CRITICAL MASS by Sara Paretsky (Hodder & Stoughton)
THE IDES OF APRIL – FALCO: THE NEW GENERATION by Lindsey Davis (Hodder & Stoughton)
Every journalist knows how hellish is the task of churning out – inspired or not– a regular column. How much worse to be the writer of a detective fiction series: compelled at regular intervals to invent new and intricate plots and add fresh dimensions to a protagonist you may know better than yourself. Many fictional detectives leave the scene before their authors: suddenly shot or stabbed, overtaken by a fatal condition, retired from the force, dropping into deep water like Sherlock Holmes or crashing ambiguously over a cliff like Easy Rawlings.
Both Sara Paretsky's VI ("Vic") Warshawski and Lindsey Davis's Marcus Didius Falco have had a long run for their money: Critical Mass is Paretsky's 16th Warshawski tale, while Davis's previous novel, Nemesis, was the 20th outing for Falco. The two writers have chosen different routes out of the long-run dilemma, however
Events in earlier books suggest VI Warshawski should be pushing 60 by now (she admits to 50+). But no Miss Marple she: Vic stays fit, enjoys time out with a long-suffering musician lover and still regularly storms into situations that get her bones broken. She's adjusted – though not happily – to the age of online research and homeland "security". Around book 14, Body Work, she started wondering whether she was getting too old for street-fighting. Since then, Paretsky has used the device of ageing to enrich the experiences, perspectives and reflections of her protagonist.
Vic now has a few more corporate clients to cushion the stress of the bone-breakers, but Critical Mass poses a new kind of problem.

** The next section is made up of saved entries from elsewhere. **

`src/common/cpu_pkg.sv`:
```
`default_nettype none

package cpu_pkg;

    localparam int WORD_W = 32;
    localparam int REG_IDX_W = 3;
    localparam int IMM_W = 16;
    localparam int OPCODE_W = 6;

    typedef logic [WORD_W-1:0]    word_t;
    typedef logic [REG_IDX_W-1:0] reg_idx_t;
    typedef logic [IMM_W-1:0]     imm_t;
    typedef logic [OPCODE_W-1:0]  opcode_t;

    // instruction word layout, lowest bit of each field
    localparam int OPCODE_LSB = 0;
    localparam int SEL_A_LSB = 6;
    localparam int SEL_B_LSB = 9;
    localparam int SEL_W_LSB = 12;
    localparam int HIGH_LOW_BIT = 15;
    localparam int IMM_LSB = 16;

    localparam opcode_t OP_NOP   = 6'd0;
    localparam opcode_t OP_ADD   = 6'd1;
    localparam opcode_t OP_SUB   = 6'd2;
    localparam opcode_t OP_AND   = 6'd3;
    localparam opcode_t OP_OR    = 6'd4;
    localparam opcode_t OP_XOR   = 6'd5;
    localparam opcode_t OP_LDI   = 6'd6;
    localparam opcode_t OP_STORE = 6'd7;
    localparam opcode_t OP_LOAD  = 6'd8;
    localparam opcode_t OP_CMPEQ = 6'd9;
    localparam opcode_t OP_CMPLT = 6'd10;
    localparam opcode_t OP_BRF   = 6'd11;
    localparam opcode_t OP_JMP   = 6'd12;
    // every opcode between JMP and HALT behaves as a NOP
    localparam opcode_t OP_HALT  = 6'd63;

endpackage

`default_nettype wire

```
`src/common/reg_port_if.sv`:
```
`timescale 1ns/1ps
`default_nettype none

interface reg_port_if;
    import cpu_pkg::*;

    reg_idx_t sel_a;
    reg_idx_t sel_b;
    reg_idx_t sel_w;
    word_t    data_a;
    word_t    data_b;
    logic     flag_a;
    logic     reg_we;
    logic     flag_we;
    word_t    wr_data;
    logic     wr_flag;

    modport storage (
        input  sel_a, sel_b, sel_w, reg_we, flag_we, wr_data, wr_flag,
        output data_a, data_b, flag_a
    );

    modport control (
        output sel_a, sel_b, sel_w, reg_we, flag_we, wr_data, wr_flag,
        input  data_a, data_b, flag_a
    );

    // the ALU only sees the two operand words
    modport operands (
        input data_a, data_b
    );

endinterface

`default_nettype wire

```
`src/hdl/alu.sv`:
```
`timescale 1ns/1ps
`default_nettype none

module alu (
    reg_port_if.operands      rp,
    input  wire cpu_pkg::opcode_t opcode,
    input  wire               high_low,
    input  wire cpu_pkg::imm_t    imm,
    output cpu_pkg::word_t    result,
    output logic              flag
);
    import cpu_pkg::*;

    word_t a;
    word_t b;
    word_t ldi_value;
    logic  is_arith;

    assign a = rp.data_a;
    assign b = rp.data_b;

    // LDI high keeps the low half of a and puts imm on top
    always_comb
    begin
        if (high_low)
            ldi_value = {imm, a[IMM_W-1:0]};
        else
            ldi_value = word_t'(imm);
    end

    always_comb
    begin
        case (opcode)
            OP_ADD:
                result = a + b;
            OP_SUB:
                result = a - b;
            OP_AND:
                result = a & b;
            OP_OR:
                result = a | b;
            OP_XOR:
                result = a ^ b;
            OP_LDI:
                result = ldi_value;
            default:
                result = '0;
        endcase
    end

    assign is_arith = (opcode inside {OP_ADD, OP_SUB, OP_AND, OP_OR, OP_XOR});

    always_comb
    begin
        if (is_arith)
            flag = (result == '0);
        else if (opcode == OP_CMPEQ)
            flag = (a == b);
        else if (opcode == OP_CMPLT)
            // unsigned compare
            flag = (a < b);
        else
            flag = 1'b0;
    end

endmodule

`default_nettype wire

```
`src/hdl/cpu_sequencer.sv`:
```
`timescale 1ns/1ps
`default_nettype none

module cpu_sequencer (
    input  wire                  clock,
    input  wire                  rst,
    input  wire cpu_pkg::word_t  mem_rdata,
    input  wire cpu_pkg::word_t  pc,
    input  wire cpu_pkg::word_t  alu_result,
    input  wire                  alu_flag,
    output cpu_pkg::word_t       mem_addr,
    output cpu_pkg::word_t       mem_wdata,
    output logic                 mem_rd,
    output logic                 mem_wr,
    output logic                 halted,
    output logic                 pc_advance,
    output logic                 branch_taken,
    output cpu_pkg::opcode_t     opcode,
    output logic                 high_low,
    output cpu_pkg::imm_t        imm,
    reg_port_if.control          rp
);
    import cpu_pkg::*;

    typedef enum logic [2:0] {
        FETCH,
        LATCH,
        EXECUTE,
        WRITEBACK,
        HALTED
    } seq_state_t;

    seq_state_t state;
    seq_state_t next_state;
    word_t      ir;
    logic       in_wb;
    logic       is_arith;

    always_ff @(posedge clock)
    begin
        if (rst)
            state <= FETCH;
        else
            state <= next_state;
    end

    always_comb
    begin
        case (state)
            FETCH:     next_state = LATCH;
            LATCH:     next_state = EXECUTE;
            EXECUTE:   next_state = (opcode == OP_HALT) ? HALTED : WRITEBACK;
            WRITEBACK: next_state = FETCH;
            default:   next_state = HALTED;
        endcase
    end

    // fetched word arrives one cycle after the FETCH strobe
    always_ff @(posedge clock)
    begin
        if (state == LATCH)
            ir <= mem_rdata;
    end

    assign opcode   = ir[OPCODE_LSB +: OPCODE_W];
    assign rp.sel_a = ir[SEL_A_LSB +: REG_IDX_W];
    assign rp.sel_b = ir[SEL_B_LSB +: REG_IDX_W];
    assign rp.sel_w = ir[SEL_W_LSB +: REG_IDX_W];
    assign high_low = ir[HIGH_LOW_BIT];
    assign imm      = ir[IMM_LSB +: IMM_W];

    assign in_wb    = (state == WRITEBACK);
    assign is_arith = (opcode inside {OP_ADD, OP_SUB, OP_AND, OP_OR, OP_XOR});

    always_comb
    begin
        mem_rd   = 1'b0;
        mem_wr   = 1'b0;
        mem_addr = pc;
        if (state == FETCH)
            mem_rd = 1'b1;
        else if (state == EXECUTE && opcode == OP_STORE)
        begin
            mem_wr   = 1'b1;
            mem_addr = rp.data_b;
        end
        else if (state == EXECUTE && opcode == OP_LOAD)
        begin
            mem_rd   = 1'b1;
            mem_addr = rp.data_a;
        end
    end

    assign mem_wdata = rp.data_a;

    assign rp.reg_we  = in_wb && (is_arith || opcode == OP_LDI || opcode == OP_LOAD);
    assign rp.flag_we = in_wb && (is_arith || opcode == OP_CMPEQ || opcode == OP_CMPLT);
    // load data lands in the WRITEBACK cycle
    assign rp.wr_data = (opcode == OP_LOAD) ? mem_rdata : alu_result;
    assign rp.wr_flag = alu_flag;

    assign pc_advance   = in_wb;
    assign branch_taken = (opcode == OP_JMP) || (opcode == OP_BRF && rp.flag_a);
    assign halted       = (state == HALTED);

    a_strobe_exclusive: assert property (@(posedge clock) disable iff (rst)
        !(mem_rd && mem_wr));

    a_no_write_halted: assert property (@(posedge clock) disable iff (rst)
        halted |=> halted && !rp.reg_we && !rp.flag_we && !mem_rd && !mem_wr);

endmodule

`default_nettype wire

```
`src/hdl/cpu_top.sv`:
```
`timescale 1ns/1ps
`default_nettype none

module cpu_top #(
    parameter cpu_pkg::word_t RESET_PC = '0
) (
    input  wire                  clock,
    input  wire                  rst,
    input  wire cpu_pkg::word_t  mem_rdata,
    output wire cpu_pkg::word_t  mem_addr,
    output wire cpu_pkg::word_t  mem_wdata,
    output wire                  mem_rd,
    output wire                  mem_wr,
    output wire                  halted
);
    import cpu_pkg::*;

    word_t   pc;
    word_t   alu_result;
    logic    alu_flag;
    logic    pc_advance;
    logic    branch_taken;
    opcode_t opcode;
    logic    high_low;
    imm_t    imm;

    reg_port_if rp ();

    cpu_sequencer i_sequencer (
        .clock        (clock),
        .rst          (rst),
        .mem_rdata    (mem_rdata),
        .pc           (pc),
        .alu_result   (alu_result),
        .alu_flag     (alu_flag),
        .mem_addr     (mem_addr),
        .mem_wdata    (mem_wdata),
        .mem_rd       (mem_rd),
        .mem_wr       (mem_wr),
        .halted       (halted),
        .pc_advance   (pc_advance),
        .branch_taken (branch_taken),
        .opcode       (opcode),
        .high_low     (high_low),
        .imm          (imm),
        .rp           (rp.control)
    );

    reg_file i_reg_file (
        .clock (clock),
        .rst   (rst),
        .rp    (rp.storage)
    );

    alu i_alu (
        .rp       (rp.operands),
        .opcode   (opcode),
        .high_low (high_low),
        .imm      (imm),
        .result   (alu_result),
        .flag     (alu_flag)
    );

    // branch target is the immediate field
    pc_unit #(
        .RESET_PC (RESET_PC)
    ) i_pc (
        .clock        (clock),
        .rst          (rst),
        .advance      (pc_advance),
        .branch_taken (branch_taken),
        .target       (imm),
        .pc           (pc)
    );

endmodule

`default_nettype wire

```
`src/hdl/pc_unit.sv`:
```
`timescale 1ns/1ps
`default_nettype none

module pc_unit #(
    parameter cpu_pkg::word_t RESET_PC = '0
) (
    input  wire                 clock,
    input  wire                 rst,
    input  wire                 advance,
    input  wire                 branch_taken,
    input  wire cpu_pkg::imm_t  target,
    output cpu_pkg::word_t      pc
);
    import cpu_pkg::*;

    word_t pc_inc;
    word_t pc_next;

    // incrementer, one word per instruction
    assign pc_inc = pc + word_t'(1);

    always_comb
    begin
        if (branch_taken)
            pc_next = word_t'(target);
        else
            pc_next = pc_inc;
    end

    always_ff @(posedge clock)
    begin
        if (rst)
            pc <= RESET_PC;
        else if (advance)
            pc <= pc_next;
    end

    a_pc_hold: assert property (@(posedge clock) disable iff (rst)
        !advance |=> $stable(pc));

endmodule

`default_nettype wire

```
`src/regfile/reg_file.sv`:
```
`timescale 1ns/1ps
`default_nettype none

module reg_file (
    input  wire          clock,
    input  wire          rst,
    reg_port_if.storage  rp
);
    import cpu_pkg::*;

    localparam int NUM_REGS = 2 ** REG_IDX_W;

    word_t               regs [NUM_REGS];
    logic [NUM_REGS-1:0] flags;

    // a register and its flag are written independently
    always_ff @(posedge clock)
    begin
        if (rst)
        begin
            for (int i = 0; i < NUM_REGS; i++)
            begin
                regs[i] <= '0;
            end
        end
        else if (rp.reg_we)
        begin
            regs[rp.sel_w] <= rp.wr_data;
        end
    end

    always_ff @(posedge clock)
    begin
        if (rst)
            flags <= '0;
        else if (rp.flag_we)
            flags[rp.sel_w] <= rp.wr_flag;
    end

    // read ports are combinational
    assign rp.data_a = regs[rp.sel_a];
    assign rp.data_b = regs[rp.sel_b];
    assign rp.flag_a = flags[rp.sel_a];

    a_known_index: assert property (@(posedge clock) disable iff (rst)
        (rp.reg_we || rp.flag_we) |-> !$isunknown(rp.sel_w));

endmodule

`default_nettype wire

```
`config.mk`:
```
export PLATFORM = sky130hd
export DESIGN_NAME = cpu_top
export DESIGN_NICKNAME = d
export VERILOG_FILES = /design/src/common/cpu_pkg.sv /design/src/common/reg_port_if.sv /design/src/hdl/alu.sv /design/src/hdl/cpu_sequencer.sv /design/src/hdl/cpu_top.sv /design/src/hdl/pc_unit.sv /design/src/regfile/reg_file.sv
export SDC_FILE = /design/constraint.sdc
export NUM_CORES = 1
export LEC_CHECK = 0
export ABC_AREA = 1
export BUFFER_PORTS_ARGS = -buffer_cell sky130_fd_sc_hd__buf_2
export CAP_MARGIN = 10
export CORE_UTILIZATION = 50
export CTS_BUF_LIST = sky130_fd_sc_hd__clkbuf_4
export CTS_CLUSTER_DIAMETER = 120
export CTS_CLUSTER_SIZE = 16
export DETAILED_ROUTE_END_ITERATION = 8
export GPL_TIMING_DRIVEN = 1
export PLACE_DENSITY = 0.71
export SLEW_MARGIN = 20
export SYNTH_ARGS = -nofsm -noshare
export SYNTH_HDL_FRONTEND = slang
export SYNTH_HIERARCHICAL = 1
export SYNTH_SLANG_ARGS = --single-unit
```
`constraint.sdc`:
```
create_clock -name clock -period 4.4 [get_ports clock]
set_input_delay 0.88 -clock clock [delete_from_list [all_inputs] [get_ports clock]]
set_output_delay 0.88 -clock clock [all_outputs]
set_load 0.005 [all_outputs]
```
======== Word-level counts from Yosys, hierarchy flattened ========
Memory sizes are Yosys's and may differ from the RTL's. A register that Yosys moved wholly into a read port is not among the register bits.
Cells that the tools add are included.
word-level totals
  register bits after elaboration ......... 75
  bits in writable memories ............... 256
  output and inout port bits .............. 67
  input port bits ......................... 34
  memories ................................ 1
  word-level logic and storage cells ...... 80
memories
  memory           depth  width  read ports  clocked after Yosys merged registers in  write ports  RTL line        RTL
  i_reg_file.regs  8      32     2           2                                        8            reg_file.sv:13  word_t regs [NUM_REGS];
operators by class
  $lt $le $gt $ge ......................... 4
  bitwise gates (word level) .............. 3
  eq/ne operators ......................... 18
  reduce and logical (&&, ||, !) cells .... 15
  multiplexer cells ....................... 32
  $add $sub $neg .......................... 3
operators with widths
  operator                                                               count
  32-bit two-way mux                                                     7
  32-bit one-hot mux with 6 select lines                                 1
  32-bit by 1-bit adder with 32-bit output (second input constant)       1
  32-bit adder                                                           1
  32-bit AND                                                             1
  32-bit == test                                                         1
  32-bit logical NOT                                                     1
  32-bit < comparator                                                    1
  32-bit OR                                                              1
  32-bit OR reduction                                                    1
  32-bit subtractor                                                      1
  32-bit bitwise XOR                                                     1
  6-bit by 4-bit == test with 1-bit output (second input constant)       5
  6-bit by 3-bit == test with 1-bit output (second input constant)       4
  1-bit two-way mux                                                      16
  6-bit by 2-bit == test with 1-bit output (second input constant)       2
  3-bit two-way mux                                                      4
  3-bit one-hot mux with 4 select lines                                  1
  8-bit bitwise mux                                                      1
  3-bit by 4-bit < comparator with 1-bit output (second input constant)  2
  3-bit by 2-bit == test with 1-bit output (second input constant)       2
  6-bit by 1-bit == test with 1-bit output (second input constant)       1
  6-bit == test (second input constant)                                  1
  1-bit logical AND                                                      6
  8 further kinds                                                        12

======== Longest topological paths before layout ========
Gate-level depths: netlist (run 1).
  depth in word-level cells ............... 10
  gate-level depth with buffers ........... 35
  depth with buffers taken out ............ 30

======== Hierarchy ========
Netlist (run 1), hierarchy kept.
by module, submodules not included
  module         cells each  seq. area each (um^2)  area each (um^2)  times used
  reg_file       2,126       7,847.5                15,675.0          1
  alu            1,402       0.0                    7,372.1           1
  cpu_sequencer  473         1,021.0                3,105.5           1
  pc_unit        317         640.6                  2,000.7           1

======== Worst setup path after synthesis (run 1) ========
No wires, ideal clock.
  path type ............................... register to register
  start point ............................. register, netlist name i_sequencer/ir[7]
  end point ............................... register i_reg_file.flags[2]
  path buffers ............................ 3
  period minus slack after synthesis ...... 3.334 ns
  setup time .............................. 0.064 ns
  data arrival time ....................... 3.270 ns
  cell stages (with the launch flop) ...... 31
  data required time ...................... 4.336 ns
  setup slack ............................. 1.066 ns
  cell sequence ........................... edfxtp_1 > inv_1 > buf_2 > buf_2 > nand3_1 > nand2_1 > nand2_1 > nand2_1 > ha_1 > inv_1 > fa_1 > inv_1 > nand3_1 > nand2_1 > nand3_1 > nand3_1 > nand3_1 > nand2_1 > nand2_1 > nand3_1 > nand2_1 > nor2_1 > nand2_1 > nor2_1 > nand3_1 > nand2_1 > buf_4 > inv_1 > nand4_1 > nand2_1 > nor2_1
RTL lines
  what                            RTL line        RTL
  end signal: indexed assignment  reg_file.sv:37  flags[rp.sel_w] <= rp.wr_flag;
  end: declaration                reg_file.sv:14  logic [NUM_REGS-1:0] flags;

======== Final worst setup path (run 1) ========
  start point ............................. register i_sequencer.ir[0]
  end point ............................... output mem_addr[16]
on the way
  cells in the longest elaborated chain, start to end .. 5
  elaborated cells on any way between the ends .. 7
  classes of those cells .................. eq/ne (2); mux (3); reduce/logical (2)
RTL lines
  what                                      RTL line             RTL
  start: declaration                        cpu_sequencer.sv:35  word_t ir;
  start signal: assignment                  cpu_sequencer.sv:62  ir <= mem_rdata;
  6-bit by 4-bit == test with 1-bit output  cpu_sequencer.sv:87  else if (state == EXECUTE && opcode == OP_LOAD)
  1-bit logical AND                         cpu_sequencer.sv:87
  32-bit two-way mux                        cpu_sequencer.sv:87
  32-bit two-way mux (*)                    cpu_sequencer.sv:82  else if (state == EXECUTE && opcode == OP_STORE)
  32-bit two-way mux (*)                    cpu_sequencer.sv:80  if (state == FETCH)
  end: declaration                          cpu_top.sv:10        output wire cpu_pkg::word_t mem_addr,
Every way passes the cells marked *; elsewhere a longest branch is shown, timed or not.

==> results of run 1 <==
[flip-flops by register name, summed over array words and instances (netlist names)]
signal and flops:
i_pc/pc 32, i_reg_file/flags 8, i_reg_file/regs 256, i_sequencer/ir 32, i_sequencer/state 3
[cells in the final DEF, fill, tap and decap left out, types with 34 or more instances in the layout]
cell      instances
a21oi_1          77
buf_2           100
buf_4           215
clkbuf_4         42
dfxtp_1          43
edfxtp_1        288
ha_1             83
inv_1           661
inv_2            34
nand2_1        1481
nand2_2          39
nand3_1         492
nand4_1          72
nor2_1          522
nor2_2           34
o21ai_0          44
[critical path, delay by kind of cell (launching register included)]
kind / cells / cell delay (ns)
buffers and inverters: 2 / 0.56
flip-flops: 1 / 0.67
AND/OR/NAND/NOR: 6 / 1.28
[what timing repair did]
item | 4_1_cts | 5_1_grt
setup buffers | 0 | 0
endpoints found under the setup margin | 0 | 69
resized for setup | 0 | 68
[layer usage]
| metal | vias to the layer above | track usage |
|---|---|---|
| li1 | 13700 | - |
| met1 | 13100 | 0.515 |
| met2 | 1769 | 0.569 |
| met3 | 283 | 0.0597 |
| met4 | 0 | 0.200 |
| met5 | - | 0 |
[cell families after synthesis]
family / count (synthesis) / synth area share
and+or+nand+nor: 2726 / 0.413
buffers and inverters: 938 / 0.153
AOI/OAI and AO/OA: 212 / 0.0472
adders and majority gates: 108 / 0.0485
DFF: 331 / 0.338
xor gates and xnor gates: 3 / 0.000933
[worst paths after layout]
path         cells after the start  slack [ns]                  end
max                              8        0.14         mem_addr[16]
min                              1        0.22    i_sequencer/ir[4]
max reg2reg                     30        0.15  i_reg_file/flags[4]
min reg2reg                      2        0.50  i_reg_file/flags[4]
[layout make-up]
type                    instances  area [um2]
multi-input cells            3049       14600
well taps                     748         936
flip-flops and latches        331        9510
diodes                          2        5.00
inverters                     703        2660
clock buffers                  42         315
fillers                      5490       24700
repair buffers                345        2730
clock inverters                 3        23.8
[power groups by stage]
stage                     logic, W  clock network, W  registers [W]
final                      0.00526           0.00149        0.00364
after global routing       0.00567           0.00161        0.00365
after CTS                  0.00494           0.00152        0.00364
after detailed placement   0.00492                 0        0.00371
after global placement     0.00492                 0        0.00371
after floorplan            0.00314                 0        0.00365
[metrics by stage]
stage | cells | util | cell area (um2) | hold slack, ns | power (W)
after floorplan | 4318 | - | 28200 | 0.434 | 0.00679
final | 5223 | 0.555 | 30700 | 0.225 | 0.0104
after global placement | 5172 | 0.543 | 30100 | 0.465 | 0.00863
after CTS | 5217 | 0.549 | 30400 | 0.181 | 0.0101
after global routing | 5223 | 0.555 | 30700 | 0.207 | 0.0109
after detailed placement | 5172 | 0.543 | 30100 | 0.470 | 0.00863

What starts as the search for a wayward addict, and then for the addict's geeky son, turns into an investigation into the ownership of militarily sensitive intellectual property, with its roots in prewar and Nazi-era Vienna.
Paretsky's vivid evocations of Chicago and other American locations have always been a strength; here, she applies the same skills to conjuring up the claustrophobic environments of Viennese haute bourgeois life, the ghetto, and the camps. The plot, with its alternation between police-state Vienna and the present-day United States, presents its own implicit parallels and contrasts for the reader to mull over.

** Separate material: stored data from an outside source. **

File: src/include/fp_defines.svh
`ifndef FP_DEFINES_SVH
`define FP_DEFINES_SVH

// binary32 field widths
`define FP_EXP_W 8
`define FP_MAN_W 23

// Exponent bias of the format
`define FP_BIAS 127

// Guard, round and sticky below the stored fraction
`define FP_GRS_W 3

// Hidden bit + fraction + guard/round/sticky
`define FP_EXT_W 27

`endif
File: src/design/fp_types_pkg.sv
package fp_types_pkg;

  `include "fp_defines.svh"

  // Reserved exponent field for infinity and NaN
  localparam logic [`FP_EXP_W-1:0] EXP_MAX = 2 * `FP_BIAS + 1;

  typedef struct packed {
    logic                 sign;
    logic [`FP_EXP_W-1:0] exp;
    logic [`FP_MAN_W-1:0] frac;
  } fp32_t;

  // Canonical quiet NaN returned for every invalid case
  localparam fp32_t FP_QNAN = 32'h7fc00000;

  // Operand after classification
  typedef struct packed {
    logic                 sign;
    logic [`FP_EXP_W-1:0] exp;   // Subnormals carry exponent 1 here
    logic [`FP_MAN_W:0]   mant;  // Hidden bit on top
    logic                 is_zero;
    logic                 is_subnormal;
    logic                 is_inf;
    logic                 is_nan;
  } fp_unpacked_t;

  // Codes above rnd_max fall back to nearest even
  typedef enum logic [2:0] {
    rnd_even = 3'b000,
    rnd_zero = 3'b001,
    rnd_down = 3'b010,
    rnd_up   = 3'b011,
    rnd_max  = 3'b100
  } round_mode_t;

  typedef enum logic [1:0] {
    spc_none = 2'b00,
    spc_nan  = 2'b01,
    spc_inf  = 2'b10
  } special_t;

endpackage

File: src/design/fp_stage_pkg.sv
package fp_stage_pkg;

  `include "fp_defines.svh"

  import fp_types_pkg::*;

  // Registered output of the alignment stage
  typedef struct packed {
    logic                 sign;       // Sign of the larger operand
    logic                 eff_sub;
    logic [`FP_EXP_W-1:0] exp;
    logic [`FP_EXT_W-1:0] mant_large;
    logic [`FP_EXT_W-1:0] mant_small; // Already shifted, sticky in bit 0
    logic                 zero_sign;  // Sign an exact zero result takes
    round_mode_t          mode;
    special_t             spc;
    logic                 spc_sign;
  } fp_aligned_t;

  // Raw magnitude with one carry bit above the extended width
  typedef struct packed {
    logic                 sign;
    logic [`FP_EXP_W-1:0] exp;
    logic [`FP_EXT_W:0]   mag;
    logic                 exact_zero;
    round_mode_t          mode;
    special_t             spc;
    logic                 spc_sign;
  } fp_sum_t;

  typedef struct packed {
    logic                 sign;
    logic [`FP_EXP_W-1:0] exp;   // Field value, 0 for subnormal results
    logic [`FP_EXT_W-1:0] mant;
    logic                 zero;
    round_mode_t          mode;
    special_t             spc;
    logic                 spc_sign;
  } fp_norm_t;

endpackage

In Critical Mass we meet two strong, mature women daring to enter patriarchal worlds: a detective, and an inspired scientist. Despite broadening the customary geographical and historical scope of her stories and juggling two separate time lines and at least two subplots, Paretsky manages to keep us caring about them both to the end. By freshening the context, she has given Vic new life.
If Vic Warshawski is the veteran, Flavia Alba is the novice. Falco had to retire. Not only did the events of Nemesis deal him discouraging blows, but the rise to power of the dictatorial and obsessive emperor Domitian also made public life dangerous for an informer closely associated with the previous regime. The Ides of April picks up the family history a few years later, after Falco's adopted daughter Flavia has married, been widowed, and taken up her father's old occupation.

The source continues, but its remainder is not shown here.